2. Most learning experiences use conceptual frameworks and models.Both are simplifications of the world — not the whole, real world. They’re supposed to help people do something complex. But the training course is probably squeezed into a day or two, which is really only enough time to make people aware of the class’ value.
“What we’ve learned about productivity is that it’s a good start to invest in our associates’ growth and development,” said Jonathan Godown, senior vice president of Talent and Culture Working Group at Fairfax Financial in Toronto. “But the return on that investment doesn’t come until we actually experience the behavior and action. Having a dedicated Talent and Culture Working Group at Fairfax has made a big difference for us. After all, the classic definition of culture is ‘what we do.’ ”

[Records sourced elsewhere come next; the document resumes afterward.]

Context: an optimization exercise on an open-source flow, tuned for small area, a short achievable clock period and few clock cycles per item. The choices shown serve that exercise and are no tape-out recipe.

Design elastic_alu, start of the top module:
module elastic_alu (
	input logic clk,
	input logic rst,
	input logic [31:0] lhs,
	input logic [3:0] lhs_op,
	input logic lhs_valid,
	output logic lhs_ready,
	input logic [31:0] rhs,
	input logic rhs_valid,
	output logic rhs_ready,
	output logic [31:0] result,
	output logic result_valid,
	input logic result_ready
);
Size: about 2400 cells after synthesis, roughly 110 I/O pins.
clock: 10.0 ns
lec_check: 0
cap_margin: 20
core_margin: 2
core_utilization: 40
slew_margin: 20
synth_hierarchical: 1
standard.sh (not shown) runs the stock make flow with config.mk's settings and CLKGATE_MAP_FILE= SYNTH_SCRIPT=/design/flow/synth_recipe.tcl, a recipe that flattens the netlist after the stock synthesis.
==> flow/flow/run.sh <==
#!/bin/bash
set -euo pipefail
MARGIN=${MARGIN:-6.5}
sed "s/\"\\\${@:-finish}\"/SETUP_SLACK_MARGIN=$MARGIN \"\${@:-finish}\"/" standard.sh > flow/standard_margin.sh
grep -q "SETUP_SLACK_MARGIN=$MARGIN" flow/standard_margin.sh
bash flow/standard_margin.sh > make_flow.log 2>&1
==> flow/flow/standard_margin.sh <==
#!/bin/bash
# The standard flow's own layout of this design, on the ORFS make targets given (by default finish). After
# finish it leaves the final layout's DEF at /design/flow/out/final.def.
set -euo pipefail
make -C /OpenROAD-flow-scripts/flow DESIGN_CONFIG=/design/flow/config.mk WORK_HOME=/design/flow/orfs CLKGATE_MAP_FILE= SYNTH_SCRIPT=/design/flow/synth_recipe.tcl CAP_MARGIN=20 CORE_MARGIN=2 CORE_UTILIZATION=40 SLEW_MARGIN=20 SYNTH_HIERARCHICAL=1 SETUP_SLACK_MARGIN=6.5 "${@:-finish}"
if [[ -f /design/flow/orfs/results/sky130hd/elastic_alu/base/6_final.odb ]]; then
  : # left out here: write the final layout as DEF
fi
The starting point finished with timing, DRC and antenna clean.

Classroom activities such as discussion and group experiences might move employee learning from awareness to an understanding and appreciation for the outcome. But the real value proposition involves getting them to do, or at least explain, the targeted actions. This doesn’t have to be overly risky; however, it is a big leap for a learner to move from knowing a concept to actually engaging in the desired behavior. Inviting operational leaders, subject-matter experts, or otherguests to show up at training, even briefly, can encourage learners to do so. Maybe the best thing these visitors can contribute is challenging attendees to take the risk of using the new behaviors. Further, managers must model valuing the targeted actions to help attendees feel OK about actually using them.
3. In this era, everyone is doing more in less time. It’s a case of, “We’ve got them doing change management that day, so let’s throw 15 minutes of conflict resolution and generational leadership at them, so they can integrate it with the new competency statements we just announced.” This multitasking trend in the classroom reduces the time available to get clarity on critical learnings. It also limits the opportunity to practice. Managers must stop expanding the critical mass of what they try to do, and emphasize actionable outcomes.
4. Energetic experimenting with a process is more effective than discussing it or having a trainer do a presentation.It is tempting for facilitators to avoid doing a high-priority activity, which can be risky, and instead do a tried and true, story-heavy lecturette that has lower risk for both facilitator and participant. Because of this, doing a training presentation — no matter how flawless — is probably not a good choice. Learners who actively apply their new skills immediately understand that the solution is within the limits of their own talent. That doesn’t happen with passive involvement or a 15-minute philosophical walk in the park. It’s about applying skills to help cope with corporate culture. It’s often been said that culture trumps everything. Managers must sell risk taking to learners, and then protect them when they are back in the workplace trying out their new skills.
To maximize the return on investment from learning, managers must be aware that a timer starts counting down at the end of any learning and development experience. Every tick of that timer represents the continuing erosion taking place in that learner’s memory. If nothing else, managers must remember how critical it is to help learners make the transition from learning to doing as early and as effectively as possible.
When someone asks their manager to tell them something they don’t know, the manager should instead help them acquire behaviors they don’t do. That is the best insurance.